In some embodiments, during the motion of the gantry and the counterweight assembly 411, the radiation source 430 of the imaging device 400 may emit the radiation beam on the target object continuously or at intervals according to the instruction. The processing device 140 may obtain the scan data of the target object detected by the detector 140 of the imaging device during the motion of the gantry and the counterweight assembly 411. The processing device 140 may reconstruct one or more images of the target object based on the scan data of the target object. For example, the processing device 140 may preprocess the scan data by performing a geometric position correction on the scan data. The processing device 140 may reconstruct the image (s) of the target object based on the preprocessed scan data. Further, the processing device 140 may cause the image (s) of the target object to be displayed for the user.

It should be noted that the above description regarding the process 900 is merely provided for the purposes of illustration, and not intended to limit the scope of the present disclosure. For persons having ordinary skills in the art, multiple variations or modifications may be made under the teachings of the present disclosure. However, those variations and modifications do not depart from the scope of the present disclosure. In some embodiments, one or more operations may be omitted and/or one or more additional operations may be added. For example, an operation for generating the instruction may be added before the operation 910. As another example, an operation may be added for storing information/data that are used and/or generated in the process 900. In some embodiments, the operation 910 may include two sub-operations. One of the two sub-operations may be implemented to obtain a first instruction relating to the motion of the gantry. The other of the two sub-operations may be implemented to determine, based on the first instruction, a second instruction relating to the motion of the counterweight assembly 411. In some embodiments, the imaging device 400 may include a movement standby mechanism (e.g., an automatic control (APC) button, a hand switch control) . The user may actuate the movement standby mechanism. The processing device 140 may cause, based on the instruction, the gantry and/or the counterweight assembly 411 to move in response to the actuation of the movement standby mechanism.
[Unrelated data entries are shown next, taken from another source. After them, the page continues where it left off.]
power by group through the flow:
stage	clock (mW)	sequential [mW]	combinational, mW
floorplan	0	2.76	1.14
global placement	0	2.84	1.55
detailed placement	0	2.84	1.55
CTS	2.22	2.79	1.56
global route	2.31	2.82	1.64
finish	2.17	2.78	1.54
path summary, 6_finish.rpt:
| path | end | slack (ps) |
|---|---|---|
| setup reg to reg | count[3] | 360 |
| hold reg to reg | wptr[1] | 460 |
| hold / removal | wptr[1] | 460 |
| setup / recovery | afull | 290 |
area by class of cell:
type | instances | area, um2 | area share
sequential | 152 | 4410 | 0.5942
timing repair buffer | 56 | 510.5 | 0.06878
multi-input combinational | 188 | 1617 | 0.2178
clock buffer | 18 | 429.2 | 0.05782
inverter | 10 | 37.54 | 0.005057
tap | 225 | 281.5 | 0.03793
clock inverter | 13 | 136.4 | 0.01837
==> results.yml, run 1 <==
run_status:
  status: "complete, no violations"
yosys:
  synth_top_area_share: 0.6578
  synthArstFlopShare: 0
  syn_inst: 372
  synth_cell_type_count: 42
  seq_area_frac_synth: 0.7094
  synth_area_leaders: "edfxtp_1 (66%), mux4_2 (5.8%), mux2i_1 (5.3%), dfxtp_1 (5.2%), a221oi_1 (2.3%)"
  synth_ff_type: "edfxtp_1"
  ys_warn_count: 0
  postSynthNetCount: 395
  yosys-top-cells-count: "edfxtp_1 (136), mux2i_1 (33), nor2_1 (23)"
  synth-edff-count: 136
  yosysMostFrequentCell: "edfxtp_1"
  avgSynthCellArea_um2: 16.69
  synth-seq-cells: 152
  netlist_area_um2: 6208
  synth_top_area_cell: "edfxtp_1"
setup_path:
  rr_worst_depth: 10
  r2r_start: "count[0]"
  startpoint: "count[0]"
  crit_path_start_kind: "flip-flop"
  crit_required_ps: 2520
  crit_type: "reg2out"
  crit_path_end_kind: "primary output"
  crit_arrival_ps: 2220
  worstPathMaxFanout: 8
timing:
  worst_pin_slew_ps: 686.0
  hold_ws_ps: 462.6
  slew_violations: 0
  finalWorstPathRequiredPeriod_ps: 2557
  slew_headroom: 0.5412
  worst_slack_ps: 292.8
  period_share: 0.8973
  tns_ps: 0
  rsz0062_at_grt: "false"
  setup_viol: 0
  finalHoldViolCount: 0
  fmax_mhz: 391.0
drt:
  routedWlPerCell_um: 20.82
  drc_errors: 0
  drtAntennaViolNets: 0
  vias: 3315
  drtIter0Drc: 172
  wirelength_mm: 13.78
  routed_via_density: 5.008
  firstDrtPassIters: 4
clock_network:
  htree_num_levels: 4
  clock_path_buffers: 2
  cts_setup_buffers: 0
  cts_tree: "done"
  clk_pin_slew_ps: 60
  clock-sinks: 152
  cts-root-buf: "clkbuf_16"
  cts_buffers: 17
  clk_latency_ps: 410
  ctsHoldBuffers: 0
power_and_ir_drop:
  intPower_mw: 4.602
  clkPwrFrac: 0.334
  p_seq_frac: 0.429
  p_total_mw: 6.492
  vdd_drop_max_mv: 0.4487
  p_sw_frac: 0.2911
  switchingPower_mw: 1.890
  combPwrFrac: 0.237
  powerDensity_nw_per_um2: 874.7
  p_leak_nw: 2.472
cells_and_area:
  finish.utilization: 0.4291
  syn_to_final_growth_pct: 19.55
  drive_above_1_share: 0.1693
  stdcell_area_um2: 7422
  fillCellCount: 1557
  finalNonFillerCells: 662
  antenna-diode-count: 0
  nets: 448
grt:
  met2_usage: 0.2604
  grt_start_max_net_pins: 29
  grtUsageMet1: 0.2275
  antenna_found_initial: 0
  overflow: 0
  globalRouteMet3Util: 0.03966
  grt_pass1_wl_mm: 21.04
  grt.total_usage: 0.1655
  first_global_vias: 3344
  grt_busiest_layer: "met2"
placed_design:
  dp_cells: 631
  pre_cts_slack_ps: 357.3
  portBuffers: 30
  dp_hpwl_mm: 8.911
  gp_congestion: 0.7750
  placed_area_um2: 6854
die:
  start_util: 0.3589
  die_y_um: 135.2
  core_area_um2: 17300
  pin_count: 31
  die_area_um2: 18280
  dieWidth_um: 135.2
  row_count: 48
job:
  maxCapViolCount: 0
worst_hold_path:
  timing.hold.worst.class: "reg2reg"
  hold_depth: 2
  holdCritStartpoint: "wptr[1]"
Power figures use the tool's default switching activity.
## config.mk

```make
export PLATFORM = sky130hd
export DESIGN_NAME = tx_mtrp_word
export DESIGN_NICKNAME = d
export VERILOG_FILES = /design/src/rtl/tx_mtrp_word.sv
export SDC_FILE = /design/constraint.sdc
export NUM_CORES = 1
export LEC_CHECK = 0
export ABC_AREA = 1
export CORE_ASPECT_RATIO = 1.1
export CORE_UTILIZATION = 45
export DETAILED_ROUTE_END_ITERATION = 16
export GPL_TIMING_DRIVEN = 0
export PLACE_DENSITY = 0.74
export REMOVE_ABC_BUFFERS = 1
export SLEW_MARGIN = 20
export SYNTH_ARGS = -nofsm -noshare
export SYNTH_HDL_FRONTEND = slang
export SYNTH_SLANG_ARGS = --single-unit
```

## constraint.sdc

```tcl
create_clock -name clk -period 2.4 [get_ports clk]
set_clock_uncertainty 0.05 [all_clocks]
set_input_delay 0.48 -clock clk [delete_from_list [all_inputs] [get_ports clk]]
set_output_delay 0.48 -clock clk [all_outputs]
set_load 0.05 [all_outputs]
```

## src/rtl/tx_mtrp_word.sv

```systemverilog
// Bipolar return-to-zero word transmitter: serialises an NBIT word LSB first as
// half-bit TXP/TXN pulses plus a DAC line code. Optional feature macro: PARITY_EN.
module tx_mtrp_word #(
  parameter int NP   = 100,
  parameter int NBIT = 32,
  parameter int NGAP = 4,
  parameter int NS0  = 2048,
  parameter int AMP  = 1000
) (
  input  logic            clk,
  input  logic            res_n,
  input  logic            ce,
  input  logic [NBIT-1:0] dat,
  input  logic            st,
  output logic            TXP,
  output logic            TXN,
  output logic [11:0]     DAC,
  output logic            busy,
  output logic            done
);

  localparam int HALF = NP / 2;
  localparam int TW   = (NP > 1) ? $clog2(NP) : 1;
  localparam int BW   = $clog2(NBIT);
  localparam int GW   = $clog2(NGAP * NP);

  localparam logic [11:0] DAC_NULL = 12'(NS0);
  localparam logic [11:0] DAC_POS  = 12'(NS0 + AMP);
  localparam logic [11:0] DAC_NEG  = 12'(NS0 - AMP);

  typedef enum logic [1:0] {
    IDLE = 2'd0,
    SEND = 2'd1,
    GAP  = 2'd2
  } state_t;

  state_t          state, state_n;
  logic [NBIT-1:0] shift, shift_n;
  logic [TW-1:0]   tact,  tact_n;
  logic [BW-1:0]   nbit,  nbit_n;
  logic [GW-1:0]   gcnt,  gcnt_n;
  logic            txp_n, txn_n, busy_n, done_n;
  logic [11:0]     dac_n;
  logic [NBIT-1:0] load_word;

`ifdef PARITY_EN
  // Top bit carries odd parity so the transmitted word always has an odd number of 1s.
  assign load_word = {~^dat[NBIT-2:0], dat[NBIT-2:0]};
`else
  assign load_word = dat;
`endif

  always_comb begin
    // NOTE: every combinational output gets a default first so no path can infer a latch.
    state_n = state;
    shift_n = shift;
    tact_n  = tact;
    nbit_n  = nbit;
    gcnt_n  = gcnt;
    txp_n   = 1'b0;
    txn_n   = 1'b0;
    busy_n  = busy;
    done_n  = 1'b0;

    case (state)
      IDLE: begin
        if (st) begin
          state_n = SEND;
          shift_n = load_word;
          tact_n  = '0;
          nbit_n  = '0;
          busy_n  = 1'b1;
        end
      end
      SEND: begin
        if (tact < TW'(HALF)) begin
          txp_n = shift[0];
          txn_n = ~shift[0];
        end
        if (tact == TW'(NP - 1)) begin
          tact_n  = '0;
          shift_n = shift >> 1;
          if (nbit == BW'(NBIT - 1)) begin
            state_n = GAP;
            gcnt_n  = '0;
          end else begin
            nbit_n = nbit + 1'b1;
          end
        end else begin
          tact_n = tact + 1'b1;
        end
      end
      GAP: begin
        if (gcnt == GW'(NGAP * NP - 1)) begin
          state_n = IDLE;
          busy_n  = 1'b0;
          done_n  = 1'b1;
        end else begin
          gcnt_n = gcnt + 1'b1;
        end
      end
      default: state_n = IDLE;
    endcase

    dac_n = txp_n ? DAC_POS : (txn_n ? DAC_NEG : DAC_NULL);
  end

  // NOTE: sequential state uses non-blocking assignments so every register samples pre-edge values.
  always_ff @(posedge clk or negedge res_n) begin
    if (!res_n) begin
      state <= IDLE;
      shift <= '0;
      tact  <= '0;
      nbit  <= '0;
      gcnt  <= '0;
      TXP   <= 1'b0;
      TXN   <= 1'b0;
      DAC   <= DAC_NULL;
      busy  <= 1'b0;
      done  <= 1'b0;
    end else if (ce) begin
      state <= state_n;
      shift <= shift_n;
      tact  <= tact_n;
      nbit  <= nbit_n;
      gcnt  <= gcnt_n;
      TXP   <= txp_n;
      TXN   <= txn_n;
      DAC   <= dac_n;
      busy  <= busy_n;
      done  <= done_n;
    end
  end

endmodule
```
Having thus described the basic concepts, it may be rather apparent to those skilled in the art after reading this detailed disclosure that the foregoing detailed disclosure is intended to be presented by way of example only and is not limiting. Various alterations, improvements, and modifications may occur and are intended to those skilled in the art, though not expressly stated herein. These alterations, improvements, and modifications are intended to be suggested by this disclosure and are within the spirit and scope of the exemplary embodiments of this disclosure.
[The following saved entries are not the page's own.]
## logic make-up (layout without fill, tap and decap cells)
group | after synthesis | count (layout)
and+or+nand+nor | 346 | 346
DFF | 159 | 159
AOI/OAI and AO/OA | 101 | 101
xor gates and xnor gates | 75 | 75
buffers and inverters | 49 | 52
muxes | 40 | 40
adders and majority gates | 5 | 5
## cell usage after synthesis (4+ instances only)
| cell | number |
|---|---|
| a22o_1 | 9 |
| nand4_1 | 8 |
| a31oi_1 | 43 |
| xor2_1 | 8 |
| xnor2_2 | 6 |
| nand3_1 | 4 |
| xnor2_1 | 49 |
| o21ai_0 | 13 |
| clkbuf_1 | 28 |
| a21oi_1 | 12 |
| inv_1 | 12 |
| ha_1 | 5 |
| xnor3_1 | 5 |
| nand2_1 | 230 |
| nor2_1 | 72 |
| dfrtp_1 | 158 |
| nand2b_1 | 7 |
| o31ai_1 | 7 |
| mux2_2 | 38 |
Moreover, certain terminology has been used to describe embodiments of the present disclosure. For example, the terms “one embodiment, ” “an embodiment, ” and/or “some embodiments” mean that a particular feature, structure or characteristic described in connection with the embodiment is included in at least one embodiment of the present disclosure. Therefore, it is emphasized and should be appreciated that two or more references to “an embodiment” or “one embodiment” or “an alternative embodiment” in various portions of this specification are not necessarily all referring to the same embodiment. Furthermore, the particular features, structures or characteristics may be combined as suitable in one or more embodiments of the present disclosure.

Further, it will be appreciated by one skilled in the art, aspects of the present disclosure may be illustrated and described herein in any of a number of patentable classes or context including any new and useful process, machine, manufacture, or composition of matter, or any new and useful improvement thereof. Accordingly, aspects of the present disclosure may be implemented entirely hardware, entirely software (including firmware, resident software, micro-code, etc. ) or combining software and hardware implementation that may all generally be referred to herein as a “unit, ” “module, ” or “system. ” Furthermore, aspects of the present disclosure may take the form of a computer program product embodied in one or more computer-readable media having computer-readable program code embodied thereon.

A non-transitory computer-readable signal medium may include a propagated data signal with computer readable program code embodied therein, for example, in baseband or as part of a carrier wave. Such a propagated signal may take any of a variety of forms, including electromagnetic, optical, or the like, or any suitable combination thereof. A computer-readable signal medium may be any computer-readable medium that is not a computer-readable storage medium and that may communicate, propagate, or transport a program for use by or in connection with an instruction execution system, apparatus, or device. Program code embodied on a computer-readable signal medium may be transmitted using any appropriate medium, including wireless, wireline, optical fiber cable, RF, or the like, or any suitable combination of the foregoing.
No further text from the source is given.